Harald Welzer, lassen Sie uns 20 Jahre in die Zukunft blicken, Deutschland ist nach seinen eigenen Vorgaben bis dahin klimaneutral, der Deutschlandtakt bei der Bahn nur noch 30 Jahre entfernt, wir wären fünf Legislaturperioden weiter. Was für ein Land sehen Sie?

Wahrscheinlich ein komplett anderes, als man es jetzt imaginiert. Aus meiner Sicht werden die klimatischen, ökologischen und politischen Verwerfungen der nächsten zwei Jahrzehnte so heftig sein, dass man einem Jahr 2023 wahrscheinlich hinterhertrauern und sagen wird: Na, da war ja noch alles halbwegs in Ordnung.

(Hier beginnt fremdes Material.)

`flow/run.sh`:
```
#!/bin/bash
# OpenROAD 26Q1-2900-gdf79404cd8, Yosys 0.63+post, stock flow scripts
make -C /OpenROAD-flow-scripts/flow DESIGN_CONFIG=/design/flow/config.mk WORK_HOME=/design/flow/orfs finish
```
`flow/config.mk`:
```
export PLATFORM = sky130hd
export DESIGN_NAME = control_u
export DESIGN_NICKNAME = control_u
export VERILOG_FILES = /design/flow/design.v
export SDC_FILE = /design/flow/constraint.sdc
export NUM_CORES = 4
export LEC_CHECK = 1
export CORE_AREA = 10 10 81 81
export DIE_AREA = 0 0 91 91
```
`flow/constraint.sdc`:
```
current_design control_u

set clk_period 1.5
set clk_io_pct 0.2

create_clock -name clk0 -period $clk_period [get_ports {clk}]

set non_clock_inputs [all_inputs -no_clocks]
set_input_delay [expr $clk_period * $clk_io_pct] -clock clk0 $non_clock_inputs
set_output_delay [expr $clk_period * $clk_io_pct] -clock clk0 [all_outputs]
```
`flow/design.v`:
```
`timescale 1ns / 1ps
module alu(
	input clk,
    input rst,
    input [3:0] rd_reg1,
    input [3:0] rd_reg2,
    input [2:0] alu_op,
    output reg [3:0] alu_output
    );
always @(posedge clk or posedge rst) begin
	if (rst) begin
		alu_output <= 3'b000;
	end
	else case (alu_op)
		3'b000:begin 			 
			alu_output = rd_reg1 + rd_reg2;
		end
		3'b001:begin 			 
			alu_output = ~rd_reg1;
		end
		3'b010:begin 			 
			alu_output = rd_reg1>>1;
		end
		3'b011:begin 			 
			alu_output = rd_reg1<<1;
		end
		3'b100:begin 			 
			alu_output = (rd_reg1 > rd_reg2) ? 4'b0001 : 4'b0000;
		end
		3'b101:begin 			 
			alu_output = (rd_reg1 == rd_reg2) ? 4'b0001 : 4'b0000;
		end
		3'b110:begin 			 
			alu_output = rd_reg2;
		end
		3'b111:begin 			 
			alu_output = rd_reg1;
		end
		default: begin
			alu_output = 4'b0000;
		end
	endcase
end
endmodule
`timescale 1ns / 1ps
module b_registro(
    input wa_reg,
    input ra_reg1,
    input ra_reg2,
    input [3:0] wd_reg,
    input w_enable,
    input rst,
    input clk,
    input wire [3:0] alu_op,
    output reg [3:0] rd_reg1,
    output reg [3:0] rd_reg2
    );
	reg [3:0] data_reg [1:0];
	always @(posedge clk or posedge rst) begin
		if (rst) begin
			data_reg[0] <= 4'b0000;
			data_reg[1] <= 4'b0000;
		end
		else if (w_enable) begin
			data_reg[wa_reg] <= wd_reg;
		end
		else begin
			rd_reg1 <= data_reg[ra_reg1];
			rd_reg2 <= data_reg[ra_reg2];
		end
	end
alu alu(.clk(clk), .rst(rst), .alu_op(alu_op), .rd_reg1(rd_reg1), .rd_reg2(rd_reg2));
endmodule
`timescale 1ns / 1ps
module control_u(
    input [7:0] instruction,
    input load,
	input clk,
	input rst,
    output reg [2:0] alu_op,
    output reg wa_reg,
    output reg [3:0] wd_reg,
    output reg ra_reg1,
    output reg ra_reg2,
    output reg w_enable,
    output reg ready
    );
always @(posedge clk or posedge rst) begin
	if (rst) begin
		alu_op <= 3'b000;
		wa_reg <= 0;
		wd_reg <= 4'b0000;
		ra_reg1 <= 0;
		ra_reg2 <= 0;
		w_enable <= 0;
		ready <= 0;
	end
	else if (load) begin
		alu_op <= instruction[7:5];
		case (alu_op)
			3'b000:begin
				ra_reg1=instruction[0];
				ra_reg2=instruction[1];
				w_enable=1'b0;
			end
			3'b001:begin
				ra_reg1=instruction[4];
				w_enable=1'b0;
			end
			3'b010:begin
				ra_reg1=instruction[4];
				w_enable=1'b0;
			end
			3'b011:begin
				ra_reg1=instruction[4];
				w_enable=1'b0;
			end
			3'b100:begin
				ra_reg1=instruction[4];
				ra_reg2=instruction[3];
				w_enable=1'b0;
			end
			3'b101:begin
				ra_reg1=instruction[4];
				ra_reg2=instruction[3];
				w_enable=1'b0;
			end
			3'b110:begin
				wa_reg=instruction[4];
				wd_reg=instruction[3:0];
				w_enable=1'b1;
			end
			3'b010:begin
				ra_reg1=instruction[4];
				w_enable=1'b0;
			end
		endcase
	end
end
b_registro b_registro(.clk(clk), .rst(rst), .wa_reg(wa_reg), .ra_reg1(ra_reg1), .ra_reg2(ra_reg2), .wd_reg(wd_reg), .w_enable(w_enable), .alu_op(alu_op));
endmodule
```
==> node_exporter_impl.prom <==
# HELP chip_impl_metric Physical implementation figures
# TYPE chip_impl_metric gauge
chip_impl_metric{name="power_leakage",unit="nW"} 0.357
chip_impl_metric{name="post_detailed_route_drc_marker_count",unit=""} 0
chip_impl_metric{name="timing.final.hold_violations",unit=""} 0
chip_impl_metric{name="routed_wire_length_per_instance",unit="um"} 11.2
chip_impl_info{name="tritoncts",value="yes"} 1
chip_impl_metric{name="die_y",unit="um"} 91
chip_impl_metric{name="first_global_vias",unit=""} 469
chip_impl_metric{name="intPower",unit="mW"} 0.775
chip_impl_metric{name="synthesis.area_per_instance",unit="um2"} 13.3
chip_impl_metric{name="grt_remaining_overflow",unit=""} 0
chip_impl_metric{name="synth-area-yosys",unit="um2"} 507
chip_impl_metric{name="final_weighted_congestion_of_routability_driven_global_placement",unit=""} 0.703
chip_impl_metric{name="seq_area_frac_synth",unit="%"} 54.3
chip_impl_info{name="grt_setup_unrepaired",value="no"} 1
chip_impl_metric{name="floorplanUtilization",unit="%"} 10.5
chip_impl_metric{name="power.switching_fraction",unit="%"} 22.2
chip_impl_info{name="cpLargestDelayFamily",value="buffers and inverters"} 1
chip_impl_metric{name="fp.coreArea",unit="um2"} 4820
chip_impl_metric{name="clk_pin_slew",unit="ps"} 50
chip_impl_metric{name="critical-path-max-stage-delay",unit="ps"} 480
chip_impl_metric{name="postLayoutSetupSlackWorst",unit="ps"} 75.4
chip_impl_metric{name="wl",unit="um"} 1500
chip_impl_info{name="path_cells",value="clkdlybuf4s50_1"} 1
chip_impl_metric{name="dp.final_hpwl",unit="um"} 1250
chip_impl_metric{name="firstDrtPassIters",unit=""} 4
chip_impl_metric{name="cap_violations",unit=""} 0
chip_impl_metric{name="clock_sinks",unit=""} 11
chip_impl_metric{name="largest_register_ffs",unit=""} 4
chip_impl_metric{name="worst_ep_required_time",unit="ps"} 1200
chip_impl_metric{name="drive_above_1_share",unit="%"} 34.3
chip_impl_metric{name="antenna_violations_before_repair",unit=""} 0
chip_impl_info{name="startpoint_class",value="register"} 1
chip_impl_metric{name="clockPowerShare",unit="%"} 29.2
chip_impl_metric{name="synth_flops",unit=""} 11
chip_impl_metric{name="synth_cells",unit=""} 38
chip_impl_metric{name="synthesis.area",unit="um2"} 507
chip_impl_metric{name="worst_clock_skew",unit="ps"} 3.11
chip_impl_metric{name="port_buffers",unit=""} 21
chip_impl_metric{name="number_of_distinct_library_cells_after_synthesis",unit=""} 18
chip_impl_metric{name="power.share.combinational",unit="%"} 29.3
chip_impl_metric{name="area.growth.synth_to_final",unit="%"} 73.3
chip_impl_info{name="cts-root-buf",value="sky130_fd_sc_hd__clkbuf_8"} 1
chip_impl_metric{name="placement_rows",unit=""} 25
chip_impl_info{name="kind_of_critical_path",value="register to output port"} 1
chip_impl_metric{name="setup_viol",unit=""} 0
chip_impl_metric{name="antenna_violating_nets_post_route",unit=""} 0
chip_impl_info{name="outcome",value="finished clean"} 1
chip_impl_metric{name="clk_path_buf_depth",unit=""} 2
chip_impl_info{name="slowest_stage",value="sky130_fd_sc_hd__clkdlybuf4s50_1"} 1
chip_impl_metric{name="synth-cells-yosys",unit=""} 38
chip_impl_metric{name="synthesis.yosys.warnings",unit=""} 6
chip_impl_metric{name="layout_min_cycle_time",unit="ps"} 1420
chip_impl_metric{name="arrival_time_at_the_worst_endpoint",unit="ps"} 1120
chip_impl_metric{name="gr-usage-all-layers",unit="%"} 3.61
chip_impl_metric{name="grt_first_pass_wirelength",unit="um"} 2420
chip_impl_metric{name="pwr-share-seq",unit="%"} 41.5
chip_impl_metric{name="max_freq",unit="GHz"} 0.702
chip_impl_metric{name="initialDrtViolationCount",unit=""} 24
chip_impl_metric{name="dp_slack",unit="ps"} -99.7
chip_impl_info{name="timing.critical_path.to_type",value="output port"} 1
chip_impl_metric{name="antenna_cells_inserted",unit=""} 0
chip_impl_metric{name="clock_buffer_count_from_cts",unit=""} 3
chip_impl_metric{name="power_density",unit="nW/um2"} 1130
chip_impl_metric{name="critPathBufInv",unit=""} 1
chip_impl_metric{name="worst_skew_pair.late_latency",unit="ps"} 240
chip_impl_info{name="hold_path.class",value="input port to async pin"} 1
chip_impl_metric{name="timing.final.crit_share",unit="%"} 95.0
chip_impl_metric{name="openroad.warnings",unit=""} 25
chip_impl_metric{name="power_after_layout",unit="mW"} 0.996
chip_impl_metric{name="route.vias.total",unit=""} 409
chip_impl_metric{name="grt_start_max_net_pins",unit=""} 12
chip_impl_metric{name="die_area",unit="um2"} 8280
chip_impl_metric{name="h_tree_depth",unit=""} 1
chip_impl_metric{name="report.final.slew_viol_count",unit=""} 0
chip_impl_metric{name="worstPathMaxFanout",unit=""} 6
chip_impl_metric{name="post_drt_via_cell_ratio",unit=""} 3.05
chip_impl_metric{name="net-switching-power",unit="mW"} 0.221
chip_impl_metric{name="ir_drop",unit="mV"} 0.268
chip_impl_metric{name="chipWidth",unit="um"} 91
chip_impl_metric{name="pin_count",unit=""} 23
==> path summary, 6_finish.rpt <==
path	from	end	slack, ps	cells past startpoint
worst max-delay path	alu_op[0]	alu_op[0]	80	1
worst min-delay path	rst	alu_op[2]	370	2
worst max register to register	alu_op[0]	wd_reg[0]	250	3
worst min register to register	wd_reg[3]	wd_reg[3]	510	1
max in group asynchronous	rst	alu_op[1]	820	2
min in group clk0	wd_reg[3]	wd_reg[3]	510	1
==> power by group through the flow <==
| stage | Combinational [mW] | Clock [mW] | Sequential (mW) |
|---|---|---|---|
| 5_1_grt | 0.320 | 0.324 | 0.424 |
| 6_report | 0.292 | 0.291 | 0.414 |
| 4_1_cts | 0.294 | 0.299 | 0.420 |
==> layout make-up <==
type,instances,area (um2)
sequential,11,278
multi-input combinational,25,220
clock buffer,4,45.0
inverter,1,3.75
tap,67,83.8
timing repair buffer,26,248
fill,539,3940
==> through the flow <==
| step | instances | hold slack [ps] | util (%) | setup TNS, ps | instance area [um2] |
|---|---|---|---|---|---|
| 2_1_floorplan | 38 | 152 | - | 0 | 507 |
| 6_report | 134 | 370 | 18.2 | 0 | 878 |
| 4_1_cts | 133 | 383 | 18.1 | 0 | 870 |
| 3_3_place_gp | 129 | 499 | 17.1 | -344 | 823 |
| 3_5_place_dp | 129 | 511 | 17.1 | -471 | 823 |
| 5_1_grt | 134 | 388 | 18.2 | 0 | 878 |
==> cell usage after synthesis, drive strengths merged <==
master   n  area, um2
nand3    1       17.5
conb     1       3.75
nand2b   1       6.26
and2b    3       26.3
mux2     8       90.1
o211a    1       10.0
buf      1       7.51
a31oi    1       6.26
o21a     1       7.51
nor2     1       3.75
nor2b    1       6.26
dfrtp   11        275
a21oi    1       5.00
a22o     1       10.0
a221o    1       10.0
nand2    2       7.51
mux2i    1       10.0
inv      1       3.75
==> cell usage in the layout, fill, tap and decap left out <==
cell type / instances
sky130_fd_sc_hd__nor2_1: 1
sky130_fd_sc_hd__a31oi_1: 1
sky130_fd_sc_hd__buf_4: 5
sky130_fd_sc_hd__clkbuf_1: 1
sky130_fd_sc_hd__a22o_2: 1
sky130_fd_sc_hd__mux2i_1: 1
sky130_fd_sc_hd__nor2b_1: 1
sky130_fd_sc_hd__nand2_1: 2
sky130_fd_sc_hd__and2b_2: 3
sky130_fd_sc_hd__inv_1: 1
sky130_fd_sc_hd__dfrtp_1: 9
sky130_fd_sc_hd__nand3_4: 1
sky130_fd_sc_hd__mux2_2: 8
sky130_fd_sc_hd__a21oi_1: 1
sky130_fd_sc_hd__dfrtp_2: 2
sky130_fd_sc_hd__o21a_1: 1
sky130_fd_sc_hd__nand2b_1: 1
sky130_fd_sc_hd__a221o_1: 1
sky130_fd_sc_hd__o211a_1: 1
sky130_fd_sc_hd__clkdlybuf4s50_1: 21
sky130_fd_sc_hd__conb_1: 1
sky130_fd_sc_hd__clkbuf_8: 3
==> what timing repair did <==
item                       4_1_cts  5_1_grt
hold buffers                     0        0
setup buffers                    0        1
resized                          1        1
cloned                           0        0
setup endpoints to repair        1        2
==> logic make-up after synthesis <==
family	after synthesis	synth area share, %
AND-OR/OR-AND	6	9.63
other	1	0.740
multiplexers	9	19.8
buffers and inverters	2	2.22
flip-flops	11	54.3
AND/OR/NAND/NOR	9	13.3
==> layer usage <==
layer / vias to the layer above / track usage [%] / share of wire, %
met5: - / 0 / 0
met3: 5 / 1.16 / 4.2
met4: 0 / 0.783 / 2.4
li1: 190 / - / -
met2: 14 / 6.32 / 53
met1: 200 / 4.19 / 40
No activity file was given, so power comes from the tool's default toggle rates.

Was meinen Sie konkret mit Verwerfungen?

Wir diskutieren die Klimafrage völlig verkürzt, weil wir eben nur über das Klima reden und wenn es hochkommt, vielleicht noch über Energie. Aber wir diskutieren viel zu wenig darüber, in welcher Weise sich die Lebens- und Überlebensbedingungen von Menschen und damit auch die konstitutiven Bedingungen für Rechtstaat und Demokratie verändern werden. Gerade stecken wir in einer Art Schlafwandler-Situation. Alle erzählen sich zwar, dass es schlimm wird – aber immer noch im Rahmen des Gegebenen. Dieser Rahmen wird aber so nicht bleiben.